[Instructions to follow] Your job with the data below is to output exactly the lines from the one holding "[ 7:0] rx_len;" down to the one holding "set_load 0.01 [all_outputs]", both included, and no others.

*** Opening Data for analysis ***

Context: an optimization exercise on an open-source flow, tuned for small area. The choices shown serve that exercise and are no tape-out recipe. The RTL was checked by simulation tests, not by an equivalence proof against the original design. Power figures rest on the tool's default switching activity, not on a simulated workload.

Setup of run A:
// apb_spi_master
module apb_spi_master (
    input  wire        pclk_i,
    input  wire        rst_n_i,
    input  wire        psel_i,
    input  wire        penable_i,
    input  wire [ 3:0] paddr_i,
    input  wire        pwrite_i,
    input  wire [31:0] pwdata_i,
    output reg  [31:0] prdata_o,
    output wire        pready_o,
    output reg         spi_clk_o,
    output reg         spi_sdo_o,
    output wire        spi_cs_n_o,
    input  wire        spi_sdi_i
);
    localparam [2:0] S_IDLE = 3'b000, S_CMD = 3'b001, S_ADDR = 3'b011, S_DUMMY = 3'b010,
                     S_TX = 3'b101, S_RX = 3'b110, S_EOT = 3'b100;
    reg  [ 2:0] state;
    reg  [31:0] reg_cmd;      
    reg  [ 3:0] reg_addr_lo;    
    reg  [31:4] reg_addr_hi;    
    reg  [ 7:0] reg_len_lo;     
    reg  [31:8] reg_len_hi;     
    reg  [15:0] reg_wdata_lo;   
    reg  [31:16] reg_wdata_hi;  
    wire [31:0] reg_addr  = {reg_addr_hi, reg_addr_lo};
    wire [31:0] reg_len   = {reg_len_hi, reg_len_lo};
    wire [31:0] reg_wdata = {reg_wdata_hi, reg_wdata_lo};
    reg  [31:0] reg_rdata;    
    reg  [15:0] ctrl_div;     
    reg  [13:0] ctrl_mid;     
    reg         ctrl_rx;      
    reg         ctrl_tx;      
    reg         cmd_v, addr_v, len_v, wdata_v, rdata_v, div_v, mid_v;
    reg         req_rd;       
    reg         req_wr;       
    reg         cmd_b;        
    reg  [ 3:0] req_addr;
    reg  [ 7:0] req_len;
    reg  [15:0] req_wdata;
    reg         tx_busy;
    reg  [15:0] tx_cnt;
    reg         rx_busy;
    reg  [ 7:0] rx_len;
    reg  [15:0] rx_cnt;
    reg  [31:0] rx_data;
    reg         rx_wait;
    reg  [15:0] clk_cnt;
    reg         clk_q;
    wire        st_idle  = state == S_IDLE;
    wire        st_cmd   = state == S_CMD;
    wire        st_addr  = state == S_ADDR;
    wire        st_dummy = state == S_DUMMY;
    wire        st_tx    = state[2] && state[0];
    wire        st_rx    = state[2] && state[1];
    wire        st_eot   = state == S_EOT;
  ...
Size: roughly 1000 cells after synthesis, about 360 flip-flops, roughly 78 I/O pins, ~14000 um2 of cells after synthesis.
==> flow/config.mk <==
export PLATFORM = sky130hd
export DESIGN_NAME = apb_spi_master
export DESIGN_NICKNAME = apb_spi_master
export VERILOG_FILES = /design/flow/design.v
export SDC_FILE = /design/flow/constraint.sdc
export NUM_CORES = 4
export LEC_CHECK = 0
export CAP_MARGIN = 20
export CORE_MARGIN = 2
export CORE_UTILIZATION = 40
export SLEW_MARGIN = 20
export SYNTH_HIERARCHICAL = 1
export SYNTH_MINIMUM_KEEP_SIZE = 0
==> flow/constraint.sdc <==
create_clock -name core_clock -period 5.0 [get_ports {pclk_i}]
set_input_delay 1.0000 -clock core_clock [delete_from_list [all_inputs] [get_ports {pclk_i}]]
set_output_delay 1.0000 -clock core_clock [all_outputs]
set_load 0.01 [all_outputs]
standard.sh (not shown) runs the stock make flow with config.mk's settings and CLKGATE_MAP_FILE= SYNTH_SCRIPT=/design/flow/synth_recipe.tcl, a recipe that flattens the netlist after the stock synthesis.
==> flow/flow/run.sh <==
#!/bin/bash
# Standard layout, with the port buffers made of the smallest buffer cell
# (the default picks a much larger delay cell) and a clock tree without
# dummy balancing loads.
set -euo pipefail
export BUFFER_PORTS_ARGS="-buffer_cell sky130_fd_sc_hd__buf_1"
export CTS_ARGS="-sink_clustering_enable -repair_clock_nets -sink_clustering_size 9 -sink_clustering_max_diameter 30 -buf_list {sky130_fd_sc_hd__clkbuf_4} -dont_use_dummy_load"
bash standard.sh > standard_flow.log 2>&1
Modified inputs, run B compared to run A
==> flow/flow/run.sh <==
#!/bin/bash
# Standard layout, with the port buffers made of the smallest buffer cell
# (the default picks a much larger delay cell) and a clock tree without
# dummy balancing loads.
set -euo pipefail
export BUFFER_PORTS_ARGS="-buffer_cell sky130_fd_sc_hd__buf_1"
export CTS_ARGS="-sink_clustering_enable -repair_clock_nets -sink_clustering_size 16 -sink_clustering_max_diameter 60 -buf_list {sky130_fd_sc_hd__clkbuf_2 sky130_fd_sc_hd__clkbuf_4 sky130_fd_sc_hd__clkbuf_8} -dont_use_dummy_load"
bash standard.sh > standard_flow.log 2>&1
Notes after the runs:
Run B vs run A, final period utilization went up by 0.22 points. Comparing run B and run A, the lower number of clock buffers in the layout was measured on run B. In terms of overall die area, run B and run A differ only marginally. Comparing final standard cell area without fillers for run B and run A, the bigger number came from run A. Relative to run A, run B degrades setup slack of the critical path after layout. Run B: fill cell instance count of the final layout lower than run A.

*** Closing Data for analysis ***

[Response to this task]
    reg  [ 7:0] rx_len;
    reg  [15:0] rx_cnt;
    reg  [31:0] rx_data;
    reg         rx_wait;
    reg  [15:0] clk_cnt;
    reg         clk_q;
    wire        st_idle  = state == S_IDLE;
    wire        st_cmd   = state == S_CMD;
    wire        st_addr  = state == S_ADDR;
    wire        st_dummy = state == S_DUMMY;
    wire        st_tx    = state[2] && state[0];
    wire        st_rx    = state[2] && state[1];
    wire        st_eot   = state == S_EOT;
  ...
Size: roughly 1000 cells after synthesis, about 360 flip-flops, roughly 78 I/O pins, ~14000 um2 of cells after synthesis.
==> flow/config.mk <==
export PLATFORM = sky130hd
export DESIGN_NAME = apb_spi_master
export DESIGN_NICKNAME = apb_spi_master
export VERILOG_FILES = /design/flow/design.v
export SDC_FILE = /design/flow/constraint.sdc
export NUM_CORES = 4
export LEC_CHECK = 0
export CAP_MARGIN = 20
export CORE_MARGIN = 2
export CORE_UTILIZATION = 40
export SLEW_MARGIN = 20
export SYNTH_HIERARCHICAL = 1
export SYNTH_MINIMUM_KEEP_SIZE = 0
==> flow/constraint.sdc <==
create_clock -name core_clock -period 5.0 [get_ports {pclk_i}]
set_input_delay 1.0000 -clock core_clock [delete_from_list [all_inputs] [get_ports {pclk_i}]]
set_output_delay 1.0000 -clock core_clock [all_outputs]
set_load 0.01 [all_outputs]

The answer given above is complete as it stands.